Problem requirements: In the data that follows, find the line with "buffers and inverters: 239 / 405 / 5.16"; transcribe it, every later line up to the one with "multiplexers: 76 / 76 / 4.48", and that line as well, exactly and with no others.

Stored data:
------------------------

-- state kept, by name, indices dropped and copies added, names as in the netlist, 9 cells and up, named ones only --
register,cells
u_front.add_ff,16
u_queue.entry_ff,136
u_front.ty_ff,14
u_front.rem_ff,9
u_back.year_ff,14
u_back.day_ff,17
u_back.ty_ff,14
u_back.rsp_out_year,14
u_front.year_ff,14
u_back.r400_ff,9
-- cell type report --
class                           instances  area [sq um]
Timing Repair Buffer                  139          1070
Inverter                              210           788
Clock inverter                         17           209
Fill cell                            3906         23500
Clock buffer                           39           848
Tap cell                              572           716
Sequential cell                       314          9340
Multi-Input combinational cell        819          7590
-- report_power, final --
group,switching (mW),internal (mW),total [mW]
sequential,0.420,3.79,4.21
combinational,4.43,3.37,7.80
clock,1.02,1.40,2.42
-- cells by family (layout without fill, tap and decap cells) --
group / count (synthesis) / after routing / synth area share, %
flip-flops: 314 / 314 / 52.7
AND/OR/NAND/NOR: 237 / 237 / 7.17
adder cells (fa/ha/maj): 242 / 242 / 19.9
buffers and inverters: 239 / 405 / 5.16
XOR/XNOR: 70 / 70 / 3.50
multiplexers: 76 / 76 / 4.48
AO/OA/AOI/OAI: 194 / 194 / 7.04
`src/rtl/split_block_bloom_filter_assert.svh`:
```
// Assertion macros for the filter modules; the back module uses them.
// Each use names a label, the clock, the reset, an antecedent, a consequent and a message.
`ifndef SPLIT_BLOCK_BLOOM_FILTER_ASSERT_SVH
`define SPLIT_BLOCK_BLOOM_FILTER_ASSERT_SVH

// The consequent must hold in the same cycle as the antecedent.
`define SBBF_ASSERT_IMPLY(label, clk, rst, ante, cons, msg) \
  label: assert property (@(posedge clk) disable iff (rst) (ante) |-> (cons)) \
    else $error(msg);

// The consequent must hold in the cycle after the antecedent.
`define SBBF_ASSERT_NEXT(label, clk, rst, ante, cons, msg) \
  label: assert property (@(posedge clk) disable iff (rst) (ante) |=> (cons)) \
    else $error(msg);

`endif

```
`src/rtl/sbbf_pkg.sv`:
```
`default_nettype none

package sbbf_pkg;

  localparam int WORDS_PER_BLOCK = 8;
  localparam int WORD_W          = 32;
  localparam int POS_W           = 5;
  localparam int BIT_SEL_SHIFT   = 27;
  localparam int MASK_W          = 10;
  localparam int POS_VEC_W       = WORDS_PER_BLOCK * POS_W;

  localparam int CFG_INDEX_W = 3;
  localparam int CFG_DATA_W  = 64;

  localparam int QUEUE_DEPTH = 4;
  localparam int QUEUE_PTR_W = 2;
  localparam int QUEUE_CNT_W = 3;

  // Configuration register indexes.
  localparam logic [CFG_INDEX_W-1:0] CFG_BLK_MASK    = 3'd0;
  localparam logic [CFG_INDEX_W-1:0] CFG_SALT_PAIR_0 = 3'd1;
  localparam logic [CFG_INDEX_W-1:0] CFG_SALT_PAIR_1 = 3'd2;
  localparam logic [CFG_INDEX_W-1:0] CFG_SALT_PAIR_2 = 3'd3;
  localparam logic [CFG_INDEX_W-1:0] CFG_SALT_PAIR_3 = 3'd4;

  // Operation codes.
  localparam logic OP_INSERT = 1'b0;
  localparam logic OP_QUERY  = 1'b1;

  typedef logic [POS_W-1:0] bit_pos_t;
  typedef bit_pos_t [WORDS_PER_BLOCK-1:0] pos_vec_t;
  typedef logic [WORDS_PER_BLOCK-1:0][WORD_W-1:0] block_t;

endpackage

`default_nettype wire

```
`src/rtl/sbbf_queue.sv`:
```
`default_nettype none

module sbbf_queue #(
  parameter int DATA_W = 51
) (
  input  wire logic              clk,
  input  wire logic              rst,
  input  wire logic              push,
  input  wire logic [DATA_W-1:0] push_data,
  output logic                   full,
  input  wire logic              pop,
  output logic      [DATA_W-1:0] pop_data,
  output logic                   empty
);

  localparam int PW = sbbf_pkg::QUEUE_PTR_W;
  localparam int CW = sbbf_pkg::QUEUE_CNT_W;
  localparam int DEPTH = sbbf_pkg::QUEUE_DEPTH;

  logic [DATA_W-1:0] slots [DEPTH];
  logic [PW-1:0]     wr_ptr;
  logic [PW-1:0]     rd_ptr;
  logic [CW-1:0]     count;

  assign full     = (count == CW'(DEPTH));
  assign empty    = (count == '0);
  assign pop_data = slots[rd_ptr];

  always_ff @(posedge clk) begin
    if (push && !full) begin
      slots[wr_ptr] <= push_data;
    end
  end

  always_ff @(posedge clk) begin
    if (rst) begin
      wr_ptr <= '0;
      rd_ptr <= '0;
      count  <= '0;
    end else begin
      if (push && !full) begin
        wr_ptr <= wr_ptr + PW'(1);
      end
      if (pop && !empty) begin
        rd_ptr <= rd_ptr + PW'(1);
      end
      case ({push && !full, pop && !empty})
        2'b10:   count <= count + CW'(1);
        2'b01:   count <= count - CW'(1);
        default: count <= count;
      endcase
    end
  end

endmodule

`default_nettype wire

```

------------------------

Written response:
buffers and inverters: 239 / 405 / 5.16
XOR/XNOR: 70 / 70 / 3.50
multiplexers: 76 / 76 / 4.48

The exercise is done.